Here is the detailed implementation stepwise:
- A
ProcessPoolExecutor
is created with the maximum number of processes your CPU can run in parallel. - We proceed with getting an asynchronous event loop. This asynchronous event
loop creates
Concurrent.Futures
for tasks and schedules them to the process pool. - Each task is given a callback when it has a result ready. This callback is responsible for processing the result accordingly.
- The
Bear
class will get two new methods.execute_task()
andgenerate_tasks()
.- The
generate_tasks()
is resposible for generating the correct arguments for the upcoming tasks. - The
execute_task()
method is scheduled by the event loop to the process pool using the arguments from thegenerate_tasks()
method.
- The
- Each bear will generate the following type of tasks:
- Global bears fire tasks that process all files.

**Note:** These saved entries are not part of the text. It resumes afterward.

This design comes from an exercise in tuning for small area, a short achievable clock period and few clock cycles on the open sky130 flow, not from production work. Only simulation tests tie the RTL to the original design; equivalence was not proved. Power is estimated from default activity; no workload was simulated.

[flow/design.v]
module cache_ctrl #(
   parameter int ADDR_W      = 10,
   parameter int NUM_BLOCKS  = 4,
   parameter int BLOCK_WORDS = 4,
   parameter int CNT_W       = 16
) (
   input  logic                      clk,
   input  logic                      rst_n,
   input  logic                      cpu_req_valid,
   output logic                      cpu_req_ready,
   input  logic                      cpu_we,
   input  logic [ADDR_W-1:0]         cpu_addr,
   input  logic [31:0]               cpu_wdata,
   output logic                      cpu_resp_valid,
   output logic [31:0]               cpu_rdata,
   output logic                      mem_req,
   output logic                      mem_we,
   output logic [ADDR_W-1:0]         mem_addr,
   output logic [32*BLOCK_WORDS-1:0] mem_wdata,
   input  logic [32*BLOCK_WORDS-1:0] mem_rdata,
   input  logic                      mem_done,
   output logic [CNT_W-1:0]          hit_cnt,
   output logic [CNT_W-1:0]          miss_cnt
);
   localparam int TAG_W  = ADDR_W - 6;
   localparam int LINE_W = 32 * BLOCK_WORDS;
   typedef enum logic [1:0] {
      IDLE,
      COMPARE,
      WRITE_BACK,
      ALLOCATE
   } state_t;
   state_t state;
   logic [TAG_W-1:0] req_tag;
   logic [1:0]       req_idx;
   logic [1:0]       req_word;
   logic             req_we;
   logic [31:0]      req_wdata;
   logic             refill_done;
   logic [NUM_BLOCKS-1:0] valid_arr;
   logic [NUM_BLOCKS-1:0] dirty_arr;
   logic [TAG_W-1:0]      tag_arr  [NUM_BLOCKS];
   logic [LINE_W-1:0]     data_arr [NUM_BLOCKS];
   logic hit;
   logic mem_ack;
   logic unused_addr_bits;
   assign unused_addr_bits = ^cpu_addr[1:0];
   assign hit = valid_arr[req_idx] && (tag_arr[req_idx] == req_tag);
   assign mem_ack = mem_done && mem_req;
   always_ff @(posedge clk or negedge rst_n) begin
      if (!rst_n) begin
         state          <= IDLE;
         req_tag        <= '0;
         req_idx        <= '0;
         req_word       <= '0;
         req_we         <= 1'b0;
         req_wdata      <= '0;
         refill_done    <= 1'b0;
         valid_arr      <= '0;
         dirty_arr      <= '0;
         for (int i = 0; i < NUM_BLOCKS; i++) begin
            tag_arr[i]  <= '0;
            data_arr[i] <= '0;
         end
         cpu_req_ready  <= 1'b1;
         cpu_resp_valid <= 1'b0;
         cpu_rdata      <= '0;
         mem_req        <= 1'b0;
         mem_we         <= 1'b0;
         mem_addr       <= '0;
         mem_wdata      <= '0;
         hit_cnt        <= '0;
         miss_cnt       <= '0;
      end else begin
         cpu_resp_valid <= 1'b0;
         case (state)
            IDLE: begin
               if (cpu_req_valid) begin
                  req_tag       <= cpu_addr[ADDR_W-1:6];
                  req_idx       <= cpu_addr[5:4];
                  req_word      <= cpu_addr[3:2];
                  req_we        <= cpu_we;
                  req_wdata     <= cpu_wdata;
                  refill_done   <= 1'b0;
                  cpu_req_ready <= 1'b0;
                  state         <= COMPARE;
               end
            end
            COMPARE: begin
               if (hit) begin
                  if (req_we) begin
                     data_arr[req_idx][{req_word, 5'd0} +: 32] <= req_wdata;
                     dirty_arr[req_idx] <= 1'b1;
                  end else begin
                     cpu_rdata <= data_arr[req_idx][{req_word, 5'd0} +: 32];
                  end
                  if (!refill_done && (hit_cnt != {CNT_W{1'b1}})) begin
                     hit_cnt <= hit_cnt + CNT_W'(1);
                  end
                  cpu_resp_valid <= 1'b1;
                  cpu_req_ready  <= 1'b1;
                  state          <= IDLE;
               end else begin
                  if (miss_cnt != {CNT_W{1'b1}}) begin
                     miss_cnt <= miss_cnt + CNT_W'(1);
                  end
                  mem_req <= 1'b1;
                  if (valid_arr[req_idx] && dirty_arr[req_idx]) begin
                     mem_we    <= 1'b1;
                     mem_addr  <= {tag_arr[req_idx], req_idx, 4'h0};
                     mem_wdata <= data_arr[req_idx];
                     state     <= WRITE_BACK;
                  end else begin
                     mem_we    <= 1'b0;
                     mem_addr  <= {req_tag, req_idx, 4'h0};
                     state     <= ALLOCATE;
                  end
               end
            end
            WRITE_BACK: begin
               if (mem_ack) begin
                  dirty_arr[req_idx] <= 1'b0;
                  mem_we             <= 1'b0;
                  mem_addr           <= {req_tag, req_idx, 4'h0};
                  state              <= ALLOCATE;
               end
            end
            ALLOCATE: begin
               if (mem_ack) begin
                  data_arr[req_idx]  <= mem_rdata;
                  tag_arr[req_idx]   <= req_tag;
                  valid_arr[req_idx] <= 1'b1;
                  dirty_arr[req_idx] <= 1'b0;
                  refill_done        <= 1'b1;
                  mem_req            <= 1'b0;
                  state              <= COMPARE;
               end
            end
            default: begin
               mem_req       <= 1'b0;
               cpu_req_ready <= 1'b1;
               state         <= IDLE;
            end
         endcase
      end
   end
endmodule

- Local bears fire tasks for each individual file.
- A bear that has dependencies will only be scheduled to the process pool
once all its dependencies have been resolved. It's done in the following way:
- It's checked if the bear has some dependencies.
- If they haven't been resolved the bear is not scheduled.

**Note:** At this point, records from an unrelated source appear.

From an optimization exercise on the open Yosys and OpenROAD flow, aimed at small area and a short achievable clock period; shortcuts taken in it are not production practice.
At most, simulation tests tie the RTL to the original design; equivalence was not proved.
The RTL of run 1 was laid out without a check of its function.
Power and IR drop assume default switching activity.

`flow/constraint.sdc`:
```
create_clock -name core_clock -period 4.5 [get_ports {clk}]
set_input_delay 0.9000 -clock core_clock [delete_from_list [all_inputs] [get_ports {clk}]]
set_output_delay 0.9000 -clock core_clock [all_outputs]
set_load 0.01 [all_outputs]
```
`flow/design.v`:
```
package dq_pkg;
  localparam int FUNC_W = 3;
  localparam logic [FUNC_W-1:0] FUNC_PUSH_FRONT = 3'd0;
  localparam logic [FUNC_W-1:0] FUNC_PUSH_BACK  = 3'd1;
  localparam logic [FUNC_W-1:0] FUNC_POP_FRONT  = 3'd2;
  localparam logic [FUNC_W-1:0] FUNC_POP_BACK   = 3'd3;
  localparam logic [FUNC_W-1:0] FUNC_PEEK_FRONT = 3'd4;
  localparam logic [FUNC_W-1:0] FUNC_PEEK_BACK  = 3'd5;
  localparam logic [FUNC_W-1:0] FUNC_CLEAR      = 3'd6;
endpackage
module dq_cell #(
  parameter int DATA_WIDTH = 32
) (
  input  logic                  clk,
  input  logic                  we,
  input  logic [DATA_WIDTH-1:0] push_word,
  output logic [DATA_WIDTH-1:0] data
);
  always_ff @(posedge clk) begin
    if (we) begin
      data <= push_word;
    end
  end
endmodule
module double_ended_queue #(
  parameter int DEPTH      = 16,
  parameter int DATA_WIDTH = 32
) (
  input  logic clk,
  input  logic rst,
  input  logic s_tvalid,
  output logic s_tready,
  input  logic [((DATA_WIDTH+7)/8)*8-1:0] s_tdata,
  input  logic [dq_pkg::FUNC_W-1:0] s_tuser,
  output logic m_tvalid,
  input  logic m_tready,
  output logic [((DATA_WIDTH+3+$clog2(DEPTH+1)+7)/8)*8-1:0] m_tdata
);
  localparam int CNT_W     = $clog2(DEPTH + 1);
  localparam int PTR_W     = $clog2(DEPTH);
  localparam int RES_W     = DATA_WIDTH + 3 + CNT_W;
  localparam int M_TDATA_W = ((RES_W + 7) / 8) * 8;
  logic [dq_pkg::FUNC_W-1:0] func;
  logic                      accept;
  logic [CNT_W-1:0] count;
  logic [PTR_W-1:0] head;
  logic [PTR_W-1:0] tail;
  logic             empty;
  logic             full;
  logic             ok_q;
  logic [DATA_WIDTH-1:0] peek_q;
  logic             peek_front;
  logic             peek_back;
  logic [DEPTH-1:0] head_oh;
  logic [DEPTH-1:0] tail_oh;
  logic [DEPTH-1:0] we;
  logic [DEPTH-1:0] rsel;
  logic [DATA_WIDTH-1:0] mem [DEPTH];
  logic [DATA_WIDTH-1:0] peek_word;
  assign func     = s_tuser;
  assign s_tready = !m_tvalid || m_tready;
  assign accept   = s_tvalid && s_tready;
  assign empty = (count == '0);
  assign peek_front = (func == dq_pkg::FUNC_PEEK_FRONT) && !empty;
  assign peek_back  = (func == dq_pkg::FUNC_PEEK_BACK) && !empty;
  assign full  = (count == CNT_W'(DEPTH));
  always_comb begin
    for (int i = 0; i < DEPTH; i++) begin
      head_oh[i] = (head == PTR_W'(i));
      tail_oh[i] = (tail == PTR_W'(i));
    end
  end
  for (genvar i = 0; i < DEPTH; i++) begin : g_word
    assign we[i]   = !full && (head_oh[(i + 1) % DEPTH] || tail_oh[i]);
    assign rsel[i] = (peek_front && head_oh[i]) ||
                     (peek_back && tail_oh[(i + 1) % DEPTH]);
    dq_cell #(
      .DATA_WIDTH(DATA_WIDTH)
    ) u_cell (
      .clk      (clk),
      .we       (we[i]),
      .push_word(s_tdata[DATA_WIDTH-1:0]),
      .data     (mem[i])
    );
  end
  always_comb begin
    peek_word = '0;
    for (int i = 0; i < DEPTH; i++) begin
      peek_word = peek_word | (mem[i] & {DATA_WIDTH{rsel[i]}});
    end
  end
  always_ff @(posedge clk) begin
    if (rst) begin
      count    <= '0;
      tail     <= head;
      m_tvalid <= 1'b0;
    end else begin
      if (accept) begin
        case (func)
          dq_pkg::FUNC_PUSH_FRONT: begin
            if (!full) begin
              head  <= head - 1'b1;
              count <= count + 1'b1;
            end
          end
          dq_pkg::FUNC_PUSH_BACK: begin
            if (!full) begin
              tail  <= tail + 1'b1;
              count <= count + 1'b1;
            end
          end
          dq_pkg::FUNC_POP_FRONT: begin
            if (!empty) begin
              head  <= head + 1'b1;
              count <= count - 1'b1;
            end
          end
          dq_pkg::FUNC_POP_BACK: begin
            if (!empty) begin
              tail  <= tail - 1'b1;
              count <= count - 1'b1;
            end
          end
          dq_pkg::FUNC_CLEAR: begin
            tail  <= head;
            count <= '0;
          end
          default: ;
        endcase
      end
      if (accept) begin
        m_tvalid <= 1'b1;
      end else if (m_tready) begin
        m_tvalid <= 1'b0;
      end
    end
  end
  always_ff @(posedge clk) begin
    if (s_tready) begin
      case (func)
        dq_pkg::FUNC_PUSH_FRONT,
        dq_pkg::FUNC_PUSH_BACK:  ok_q <= !full;
        dq_pkg::FUNC_POP_FRONT,
        dq_pkg::FUNC_POP_BACK,
        dq_pkg::FUNC_PEEK_FRONT,
        dq_pkg::FUNC_PEEK_BACK,
        dq_pkg::FUNC_CLEAR:      ok_q <= !empty;
        default:                 ok_q <= 1'b0;
      endcase
      peek_q <= peek_word;
    end
  end
  assign m_tdata = M_TDATA_W'({count, full, empty, peek_q, ok_q});
endmodule
```
`flow/run.sh`:
```
#!/bin/bash
# synth_recipe.tcl (not shown) runs the flow's synth.tcl, then flattens the netlist and writes it again
# the make line also repeats each setting of config.mk as NAME=value (left out here)
make -C /OpenROAD-flow-scripts/flow DESIGN_CONFIG=/design/flow/config.mk WORK_HOME=/design/flow/orfs CLKGATE_MAP_FILE= SYNTH_SCRIPT=/design/flow/synth_recipe.tcl finish
```
`flow/config.mk`:
```
export PLATFORM = sky130hd
export DESIGN_NAME = double_ended_queue
export DESIGN_NICKNAME = double_ended_queue
export VERILOG_FILES = /design/flow/design.v
export SDC_FILE = /design/flow/constraint.sdc
export NUM_CORES = 4
export LEC_CHECK = 0
export CAP_MARGIN = 20
export CORE_MARGIN = 2
export CORE_UTILIZATION = 30
export SETUP_SLACK_MARGIN = 2.0
export SLEW_MARGIN = 20
```
==> results of run 1 <==
-- power breakdown --
group | switching (mW) | internal [mW]
Sequential | 0.0777 | 5.97
Combinational | 0.415 | 0.207
Clock | 1.94 | 2.46
-- worst max-delay path: cells and delay by family, from the launching register on --
family | cells | cell delay (ps)
DFF | 1 | 340
and+or+nand+nor | 2 | 690
buffers and inverters | 2 | 270
-- cells by family (layout without fill, tap and decap cells) --
kind of cell / Yosys count / count (layout) / synth area share
multiplexers: 1 / 1 / 0.000479
buffers and inverters: 86 / 289 / 0.0175
flip-flops: 559 / 559 / 0.801
AND/OR/NAND/NOR: 165 / 169 / 0.0442
AO/OA/AOI/OAI: 326 / 326 / 0.125
XOR/XNOR: 8 / 8 / 0.00335
other: 0 / 1 / 0
adder cells (fa/ha/maj): 14 / 14 / 0.00875
-- worst max path at each step --
| stage | endpoint | slack (ps) | depth (start not counted) |
|---|---|---|---|
| after global placement | peek_q[16] | 760 | 7 |
| after global routing | m_tdata[34] | 1650 | 4 |
| final | m_tdata[34] | 1680 | 4 |
| after floorplan | g_word[12].u_cell.data[0] | 1600 | 5 |
| after CTS | m_tdata[34] | 1620 | 4 |
| after detailed placement | peek_q[16] | 710 | 7 |
-- cell usage in the layout (no fill, tap or decap), types with 5 or more instances in the layout --
master,count
a22oi_1,138
a32oi_1,11
o21ai_0,5
a221oi_4,7
ha_1,11
a22o_1,31
nand3_1,5
clkinv_2,12
and2_1,7
a221oi_1,7
clkinv_1,16
a21oi_4,5
and3_1,28
buf_6,14
nor2_1,12
clkbuf_1,11
dlygate4sd2_1,12
nand2_1,13
edfxtp_1,553
buf_12,14
a221oi_2,51
a32o_1,34
inv_1,12
clkbuf_16,60
a21oi_1,20
nor2_4,25
nor3_1,6
buf_4,59
nand4_1,33
nor2_2,6
clkdlybuf4s50_1,60
nor2b_1,8
and3_4,5
-- timing repair --
action	CTS	global route
hold endpoints to repair	0	0
buffers inserted	41	3
pin swaps	63	31
cloned	10	0
resized for setup	146	29
setup endpoints to repair	372	120
-- through the flow --
stage,utilization,setup WS [ps],hold slack (ps)
floorplan,-,1600,535
global placement,0.337,755,540
detailed placement,0.337,705,547
CTS,0.378,1620,549
global route,0.381,1650,580
finish,0.381,1680,544
-- registers in the layout (all words and copies together), names as in the netlist --
signal              flops
count                   5
g_word.u_cell.data    512
head                    4
m_tvalid                1
ok_q                    1
peek_q                 32
tail                    4
-- metal layers --
layer	share of wire	vias to the layer above
met4	0.023	6
met3	0.078	102
met2	0.48	511
met5	0.00070	-
met1	0.42	6201
li1	-	5242
-- final cells by class --
cell class	count	area, sq um
Antenna cell	1	2.50
Clock buffer	67	1440
Clock inverter	34	280
Fill cell	6281	42600
Inverter	14	52.6
Multi-Input combinational cell	518	4630
Sequential cell	559	16700
Tap cell	931	1160
Timing Repair Buffer	174	1830
==> run_results.csv, run 1 <==
group,metric,value,unit
detailed_routing,finalWirelength,57300,um
cts,clk_pin_slew,60,ps
detailed_routing,wl_per_cell,24.9,um
setup_path,ff2ff_path_depth,11,
cts,postCtsHoldBufs,0,
timing,hold_viol_final,0,
setup_path,worstPathArrival,1920,ps
die,die_area,71800,sq um
detailed_routing,vias,12100,
synthesis,avgSynthCellArea,18.0,sq um
power_and_ir_drop,power_density,424,nW/um^2
die,initial_core_util,0.304,
global_routing,met1_usage,0.214,
timing,fin_worst_skew,25.5,ps
timing,worstMarginPinSlew,745,ps
global_routing,grt_pass1_wl,83000,um
setup_path,path_max_fanout,2,
timing,fin_crit_sh,0.626,
global_routing,grtUsageMet2,0.259,
min_path,min_to,"peek_q[19]",
synthesis,ys.flop_type,"edfxtp_1",
synthesis,ys_warn_count,3,
timing,finalSetupViolations,0,
synthesis,synth_area,20900,sq um
synthesis,synthTopCellsByArea,"edfxtp_1, a22oi_1, a221oi_1",
setup_path,crit_type,"reg -> out",
min_path,worst_hold_startpoint,"g_word[15].u_cell.data[19]",
die,dieWidth,268,um
die,coreArea,68700,sq um
cts,cts_max_level,2,
layout,drive_gt1_frac,0.216,
synthesis,synth_edf_count,553,
cts,clock-root-buffer,"clkbuf_16",
setup_path,end_kind,"output port",
global_routing,grt.busiest_layer,"met2",
synthesis,ys_ff_latch,559,
setup_path,slowest_stage,"or4_4",
global_routing,met3_usage,0.0312,
synthesis,syn_inst,1159,
power_and_ir_drop,power,11.1,mW
cts,clockBufferDepth,3,
timing,relSlewSlack,0.503,
synthesis,synthesis.nets,1212,
detailed_routing,drc,0,
detailed_routing,viasPerCell,5.25,
timing,period_needed,2820,ps
placed_design,dpl_cell_area,23200,sq um
synthesis,synth_most_common_cell,"edfxtp_1",
synthesis,yosys-top-cells-count,"edfxtp_1, a22oi_1, a221oi_1",
setup_path,critPathLaunch,"count[1]",
setup_path,required,3600,ps
run_status,status,"complete, no violations",
global_routing,overflow,0,
setup_path,r2r_start,"count[1]",
synthesis,yosysSeqAreaShare,0.801,
global_routing,grt_usage,0.158,
setup_path,cp-start-kind,"register",
setup_path,r2r_end,"peek_q[15]",
setup_path,reg2reg_slack,1740,ps
synthesis,synth_top_cell_area_share,0.795,
global_routing,grt_start_max_net_pins,34,
global_routing,grt_pass1_vias,12000,
layout,stdcell_area,26100,sq um
setup_path,crit_top_cell,"buf_6",
timing,tns,0,ps
cts,cts_tree,"built",
placed_design,dp_hpwl,29500,um
min_path,min_path_type,"reg -> reg",
timing,fmax,355,MHz
layout,final_cells,2298,
synthesis,yosysUniqueCellTypes,53,
cts,clkSinkCount,559,
timing,slew_violations,0,
die,ios,81,
die,dieHeight,268,um
placed_design,port_buffers,80,
global_routing,grt_antenna_before_repair,5,
timing,rsz0062_at_grt,"true",
min_path,holdPathStages,2,
die,fp-row-count,96,
synthesis,yosysTopAreaCell,"edfxtp_1",
placed_design,placedCellCount,2142,
layout,nNetsFinal,1376,
run,drv_cap,0,
detailed_routing,drt_first_pass_iters,5,
detailed_routing,drt_iter0_markers,1542,
placed_design,place_congestion,0.792,
power_and_ir_drop,peakVddDrop,0.292,mV
power_and_ir_drop,p_leak,8.27,nW
setup_path,crit_chain,"or4_4, buf_6, nor2_4, buf_6",
setup_path,cp_slowest_stage_delay,580,ps
synthesis,async_reset_ff_frac,0,
layout,areaGrowthSynthToFinish,25.2,%
cts,worstSkewPairLatency,630,ps
cts,cts_buffers,56,
detailed_routing,ant_nets,0,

- As soon as the dependencies are resolved for a bear it is removed from
the dependency dictionary and scheduled to the
ProcessPoolExecutor
.
- A special purpose
Dependencies
class will be introduced to do the above mentioned task. This will be responsible for keeping track of dependencies. Whenever a bear completes it will be removed from the dependency class. - When all the tasks are done the event loop is stopped and closed.
- You would not need to change any bears because coala will handle the
backwards compatibility. There will be new versions of
LocalBear
andGlobalBear
that will be calledFileWiseBear
andProjectWideBear
respectively.
With the new bear design we are also moving to a new wrapper object to wrap every file. The file proxy is an object that contains properties about the file currently processed (such as the filename). It contains:
- The filename, this is the starting point for every other attribute.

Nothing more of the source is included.